==> build 60 <==
==> flow/design.v <==
module b8Xb8_s16( 
  input clk,
  input rst_n, 
  input [7:0] in1_0  ,
  input [7:0] in1_1  ,
  input [7:0] in1_2  ,
  input [7:0] in1_3  ,
  input [7:0] in1_4  ,
  input [7:0] in1_5  ,
  input [7:0] in1_6  ,
  input [7:0] in1_7  ,
  input [7:0] in1_8  ,
  input [7:0] in1_9  ,
  input [7:0] in1_10 ,
  input [7:0] in1_11 ,
  input [7:0] in1_12 ,
  input [7:0] in1_13 ,
  input [7:0] in1_14 ,
  input [7:0] in1_15 ,
  input [7:0] in2_0  ,
  input [7:0] in2_1  ,
  input [7:0] in2_2  ,
  input [7:0] in2_3  ,
  input [7:0] in2_4  ,
  input [7:0] in2_5  ,
  input [7:0] in2_6  ,
  input [7:0] in2_7  ,
  input [7:0] in2_8  ,
  input [7:0] in2_9  ,
  input [7:0] in2_10 ,
  input [7:0] in2_11 ,
  input [7:0] in2_12 ,
  input [7:0] in2_13 ,
  input [7:0] in2_14 ,
  input [7:0] in2_15 ,
  output [11:0] out
  );
  reg [19:0] psum;
  reg [15:0] prod_0  ;
  reg [15:0] prod_1  ;
  reg [15:0] prod_2  ;
  reg [15:0] prod_3  ;
  reg [15:0] prod_4  ;
  reg [15:0] prod_5  ;
  reg [15:0] prod_6  ;
  reg [15:0] prod_7  ;
  reg [15:0] prod_8  ;
  reg [15:0] prod_9  ;
  reg [15:0] prod_10 ;
  reg [15:0] prod_11 ;
  reg [15:0] prod_12 ;
  reg [15:0] prod_13 ;
  reg [15:0] prod_14 ;
  reg [15:0] prod_15 ;
  always @(negedge rst_n or posedge clk) begin
    if (rst_n == 1'b0) begin
      prod_0  <= 16'b0;
      prod_1  <= 16'b0;
      prod_2  <= 16'b0;
      prod_3  <= 16'b0;
      prod_4  <= 16'b0;
      prod_5  <= 16'b0;
      prod_6  <= 16'b0;
      prod_7  <= 16'b0;
      prod_8  <= 16'b0;
      prod_9  <= 16'b0;
      prod_10 <= 16'b0;
      prod_11 <= 16'b0;
      prod_12 <= 16'b0;
      prod_13 <= 16'b0;
      prod_14 <= 16'b0;
      prod_15 <= 16'b0;
      psum <= 20'b0;
    end else begin
      prod_0  <= in1_0  * in2_0  ;
      prod_1  <= in1_1  * in2_1  ;
      prod_2  <= in1_2  * in2_2  ;
      prod_3  <= in1_3  * in2_3  ;
      prod_4  <= in1_4  * in2_4  ;
      prod_5  <= in1_5  * in2_5  ;
      prod_6  <= in1_6  * in2_6  ;
      prod_7  <= in1_7  * in2_7  ;
      prod_8  <= in1_8  * in2_8  ;
      prod_9  <= in1_9  * in2_9  ;
      prod_10 <= in1_10 * in2_10 ;
      prod_11 <= in1_11 * in2_11 ;
      prod_12 <= in1_12 * in2_12 ;
      prod_13 <= in1_13 * in2_13 ;
      prod_14 <= in1_14 * in2_14 ;
      prod_15 <= in1_15 * in2_15 ;
      psum <= prod_0  + prod_1  + prod_2  + prod_3
           + prod_4  + prod_5  + prod_6  + prod_7
           + prod_8  + prod_9  + prod_10 + prod_11
           + prod_12 + prod_13 + prod_14 + prod_15;
    end
  end
  assign out = psum[19:9];
endmodule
======
## WHAT YOU NEED TO DO
When transcribing the data, keep every line exactly as it is.

## EXERCISE OUTPUT
==> build 60 <==
==> flow/design.v <==
module b8Xb8_s16( 
  input clk,
  input rst_n, 
  input [7:0] in1_0  ,
  input [7:0] in1_1  ,
  input [7:0] in1_2  ,
  input [7:0] in1_3  ,
  input [7:0] in1_4  ,
  input [7:0] in1_5  ,
  input [7:0] in1_6  ,
  input [7:0] in1_7  ,
  input [7:0] in1_8  ,
  input [7:0] in1_9  ,
  input [7:0] in1_10 ,
  input [7:0] in1_11 ,
  input [7:0] in1_12 ,
  input [7:0] in1_13 ,
  input [7:0] in1_14 ,
  input [7:0] in1_15 ,
  input [7:0] in2_0  ,
  input [7:0] in2_1  ,
  input [7:0] in2_2  ,
  input [7:0] in2_3  ,
  input [7:0] in2_4  ,
  input [7:0] in2_5  ,
  input [7:0] in2_6  ,
  input [7:0] in2_7  ,
  input [7:0] in2_8  ,
  input [7:0] in2_9  ,
  input [7:0] in2_10 ,
  input [7:0] in2_11 ,
  input [7:0] in2_12 ,
  input [7:0] in2_13 ,
  input [7:0] in2_14 ,
  input [7:0] in2_15 ,
  output [11:0] out
  );
  reg [19:0] psum;
  reg [15:0] prod_0  ;
  reg [15:0] prod_1  ;
  reg [15:0] prod_2  ;
  reg [15:0] prod_3  ;
  reg [15:0] prod_4  ;
  reg [15:0] prod_5  ;
  reg [15:0] prod_6  ;
  reg [15:0] prod_7  ;
  reg [15:0] prod_8  ;
  reg [15:0] prod_9  ;
  reg [15:0] prod_10 ;
  reg [15:0] prod_11 ;
  reg [15:0] prod_12 ;
  reg [15:0] prod_13 ;
  reg [15:0] prod_14 ;
  reg [15:0] prod_15 ;
  always @(negedge rst_n or posedge clk) begin
    if (rst_n == 1'b0) begin
      prod_0  <= 16'b0;
      prod_1  <= 16'b0;
      prod_2  <= 16'b0;
      prod_3  <= 16'b0;
      prod_4  <= 16'b0;
      prod_5  <= 16'b0;
      prod_6  <= 16'b0;
      prod_7  <= 16'b0;
      prod_8  <= 16'b0;
      prod_9  <= 16'b0;
      prod_10 <= 16'b0;
      prod_11 <= 16'b0;
      prod_12 <= 16'b0;
      prod_13 <= 16'b0;
      prod_14 <= 16'b0;
      prod_15 <= 16'b0;
      psum <= 20'b0;
    end else begin
      prod_0  <= in1_0  * in2_0  ;
      prod_1  <= in1_1  * in2_1  ;
      prod_2  <= in1_2  * in2_2  ;
      prod_3  <= in1_3  * in2_3  ;
      prod_4  <= in1_4  * in2_4  ;
      prod_5  <= in1_5  * in2_5  ;
      prod_6  <= in1_6  * in2_6  ;
      prod_7  <= in1_7  * in2_7  ;
      prod_8  <= in1_8  * in2_8  ;
      prod_9  <= in1_9  * in2_9  ;
      prod_10 <= in1_10 * in2_10 ;
      prod_11 <= in1_11 * in2_11 ;
      prod_12 <= in1_12 * in2_12 ;
      prod_13 <= in1_13 * in2_13 ;
      prod_14 <= in1_14 * in2_14 ;
      prod_15 <= in1_15 * in2_15 ;
      psum <= prod_0  + prod_1  + prod_2  + prod_3
           + prod_4  + prod_5  + prod_6  + prod_7
           + prod_8  + prod_9  + prod_10 + prod_11
           + prod_12 + prod_13 + prod_14 + prod_15;
    end
  end
  assign out = psum[19:9];
endmodule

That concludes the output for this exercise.